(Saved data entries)
────

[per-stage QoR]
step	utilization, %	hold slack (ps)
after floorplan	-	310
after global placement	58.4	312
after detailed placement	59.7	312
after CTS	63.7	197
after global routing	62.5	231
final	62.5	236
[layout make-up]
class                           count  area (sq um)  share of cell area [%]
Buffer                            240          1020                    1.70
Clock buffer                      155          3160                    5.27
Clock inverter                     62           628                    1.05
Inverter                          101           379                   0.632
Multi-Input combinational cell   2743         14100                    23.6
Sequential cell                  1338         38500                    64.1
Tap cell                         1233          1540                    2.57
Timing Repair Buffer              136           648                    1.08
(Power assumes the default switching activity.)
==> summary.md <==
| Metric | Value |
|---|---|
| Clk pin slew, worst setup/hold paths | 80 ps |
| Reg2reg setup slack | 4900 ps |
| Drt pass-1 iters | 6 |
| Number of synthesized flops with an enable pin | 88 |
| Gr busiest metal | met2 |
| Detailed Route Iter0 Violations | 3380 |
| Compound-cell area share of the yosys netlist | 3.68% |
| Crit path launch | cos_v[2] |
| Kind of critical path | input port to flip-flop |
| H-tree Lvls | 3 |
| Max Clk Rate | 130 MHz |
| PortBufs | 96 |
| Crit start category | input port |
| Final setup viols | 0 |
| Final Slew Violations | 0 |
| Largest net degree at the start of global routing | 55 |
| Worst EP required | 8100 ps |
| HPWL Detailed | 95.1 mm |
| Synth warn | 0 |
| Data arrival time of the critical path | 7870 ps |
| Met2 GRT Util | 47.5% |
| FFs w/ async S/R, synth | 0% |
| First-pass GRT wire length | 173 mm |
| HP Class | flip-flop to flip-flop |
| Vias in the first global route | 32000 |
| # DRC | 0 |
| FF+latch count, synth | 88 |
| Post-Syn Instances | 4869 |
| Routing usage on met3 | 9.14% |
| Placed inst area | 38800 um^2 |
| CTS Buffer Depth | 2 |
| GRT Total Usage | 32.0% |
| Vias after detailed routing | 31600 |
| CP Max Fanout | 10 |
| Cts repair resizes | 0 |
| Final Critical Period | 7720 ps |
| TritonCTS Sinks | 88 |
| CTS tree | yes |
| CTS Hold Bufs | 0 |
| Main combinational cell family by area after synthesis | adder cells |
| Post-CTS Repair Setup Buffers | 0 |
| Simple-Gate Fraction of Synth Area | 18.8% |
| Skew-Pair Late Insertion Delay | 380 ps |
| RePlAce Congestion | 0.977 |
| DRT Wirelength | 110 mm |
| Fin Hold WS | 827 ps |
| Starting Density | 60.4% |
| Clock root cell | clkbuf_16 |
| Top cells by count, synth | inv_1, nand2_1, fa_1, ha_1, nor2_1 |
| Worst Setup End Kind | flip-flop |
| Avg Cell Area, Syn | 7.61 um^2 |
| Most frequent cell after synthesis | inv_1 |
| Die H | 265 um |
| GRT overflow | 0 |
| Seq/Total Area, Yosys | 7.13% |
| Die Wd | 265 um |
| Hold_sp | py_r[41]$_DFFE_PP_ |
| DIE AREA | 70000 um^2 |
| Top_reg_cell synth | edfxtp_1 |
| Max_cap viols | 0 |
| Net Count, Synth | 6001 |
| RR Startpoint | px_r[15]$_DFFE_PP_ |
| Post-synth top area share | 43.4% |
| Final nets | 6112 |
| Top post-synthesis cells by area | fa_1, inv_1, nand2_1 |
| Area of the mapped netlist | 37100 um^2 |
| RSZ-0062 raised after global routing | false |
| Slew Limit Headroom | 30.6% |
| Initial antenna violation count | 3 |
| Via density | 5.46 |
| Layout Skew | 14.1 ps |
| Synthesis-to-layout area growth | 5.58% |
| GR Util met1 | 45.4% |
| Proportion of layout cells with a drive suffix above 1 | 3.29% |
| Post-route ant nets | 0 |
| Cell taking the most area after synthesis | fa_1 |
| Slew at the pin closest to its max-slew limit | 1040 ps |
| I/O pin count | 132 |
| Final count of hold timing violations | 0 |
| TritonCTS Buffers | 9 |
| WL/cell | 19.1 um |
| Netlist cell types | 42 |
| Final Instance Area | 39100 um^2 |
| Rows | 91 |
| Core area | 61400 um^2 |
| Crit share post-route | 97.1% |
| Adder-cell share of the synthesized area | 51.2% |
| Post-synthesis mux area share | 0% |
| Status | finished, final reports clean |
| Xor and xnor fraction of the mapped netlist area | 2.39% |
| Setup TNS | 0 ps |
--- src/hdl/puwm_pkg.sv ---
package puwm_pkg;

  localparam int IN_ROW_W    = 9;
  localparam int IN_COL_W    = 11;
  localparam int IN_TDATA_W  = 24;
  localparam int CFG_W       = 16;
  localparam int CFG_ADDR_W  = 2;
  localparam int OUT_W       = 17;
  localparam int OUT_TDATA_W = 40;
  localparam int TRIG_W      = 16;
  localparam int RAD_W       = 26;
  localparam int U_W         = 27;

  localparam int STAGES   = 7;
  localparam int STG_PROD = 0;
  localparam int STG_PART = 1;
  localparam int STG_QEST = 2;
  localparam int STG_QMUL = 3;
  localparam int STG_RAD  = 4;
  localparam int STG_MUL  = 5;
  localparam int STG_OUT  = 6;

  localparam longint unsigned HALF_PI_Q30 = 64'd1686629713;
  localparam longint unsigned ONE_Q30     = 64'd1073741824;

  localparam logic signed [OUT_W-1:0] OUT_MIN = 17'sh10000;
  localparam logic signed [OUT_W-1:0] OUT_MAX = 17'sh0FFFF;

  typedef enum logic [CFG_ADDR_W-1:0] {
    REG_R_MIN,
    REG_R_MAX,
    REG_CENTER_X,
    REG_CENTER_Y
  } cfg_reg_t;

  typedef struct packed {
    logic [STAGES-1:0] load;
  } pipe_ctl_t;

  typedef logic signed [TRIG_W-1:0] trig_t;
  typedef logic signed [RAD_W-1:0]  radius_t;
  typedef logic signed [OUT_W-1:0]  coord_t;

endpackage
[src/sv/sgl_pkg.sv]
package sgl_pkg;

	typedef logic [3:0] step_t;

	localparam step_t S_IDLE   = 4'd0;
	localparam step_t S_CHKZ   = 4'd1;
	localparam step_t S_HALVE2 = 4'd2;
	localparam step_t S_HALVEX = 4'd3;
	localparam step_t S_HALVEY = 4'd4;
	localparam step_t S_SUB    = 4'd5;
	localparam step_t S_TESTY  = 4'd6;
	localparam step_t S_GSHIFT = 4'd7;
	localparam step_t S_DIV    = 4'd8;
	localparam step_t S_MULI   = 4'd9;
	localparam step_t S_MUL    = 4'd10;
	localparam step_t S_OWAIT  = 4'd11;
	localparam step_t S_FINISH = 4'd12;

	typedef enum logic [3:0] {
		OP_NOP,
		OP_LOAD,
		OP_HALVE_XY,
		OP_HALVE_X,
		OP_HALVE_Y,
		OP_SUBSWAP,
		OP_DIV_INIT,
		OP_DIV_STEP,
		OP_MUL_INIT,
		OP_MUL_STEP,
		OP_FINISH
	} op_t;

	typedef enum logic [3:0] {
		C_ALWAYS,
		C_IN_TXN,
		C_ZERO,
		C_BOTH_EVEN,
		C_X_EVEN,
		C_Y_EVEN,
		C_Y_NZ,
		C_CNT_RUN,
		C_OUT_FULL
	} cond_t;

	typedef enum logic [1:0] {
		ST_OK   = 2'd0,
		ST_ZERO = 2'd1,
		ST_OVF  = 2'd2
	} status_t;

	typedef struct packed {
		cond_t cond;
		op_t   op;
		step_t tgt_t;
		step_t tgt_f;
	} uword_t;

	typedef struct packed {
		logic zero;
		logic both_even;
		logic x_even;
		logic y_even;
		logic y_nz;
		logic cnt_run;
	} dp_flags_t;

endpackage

────

_Task requirements_
Output the lines above between the one holding "density | 5.46 |" and the one holding "area | 2.39% |", inclusive, with nothing before or after them.

_Answer box_
| Via density | 5.46 |
| Layout Skew | 14.1 ps |
| Synthesis-to-layout area growth | 5.58% |
| GR Util met1 | 45.4% |
| Proportion of layout cells with a drive suffix above 1 | 3.29% |
| Post-route ant nets | 0 |
| Cell taking the most area after synthesis | fa_1 |
| Slew at the pin closest to its max-slew limit | 1040 ps |
| I/O pin count | 132 |
| Final count of hold timing violations | 0 |
| TritonCTS Buffers | 9 |
| WL/cell | 19.1 um |
| Netlist cell types | 42 |
| Final Instance Area | 39100 um^2 |
| Rows | 91 |
| Core area | 61400 um^2 |
| Crit share post-route | 97.1% |
| Adder-cell share of the synthesized area | 51.2% |
| Post-synthesis mux area share | 0% |
| Status | finished, final reports clean |
| Xor and xnor fraction of the mapped netlist area | 2.39% |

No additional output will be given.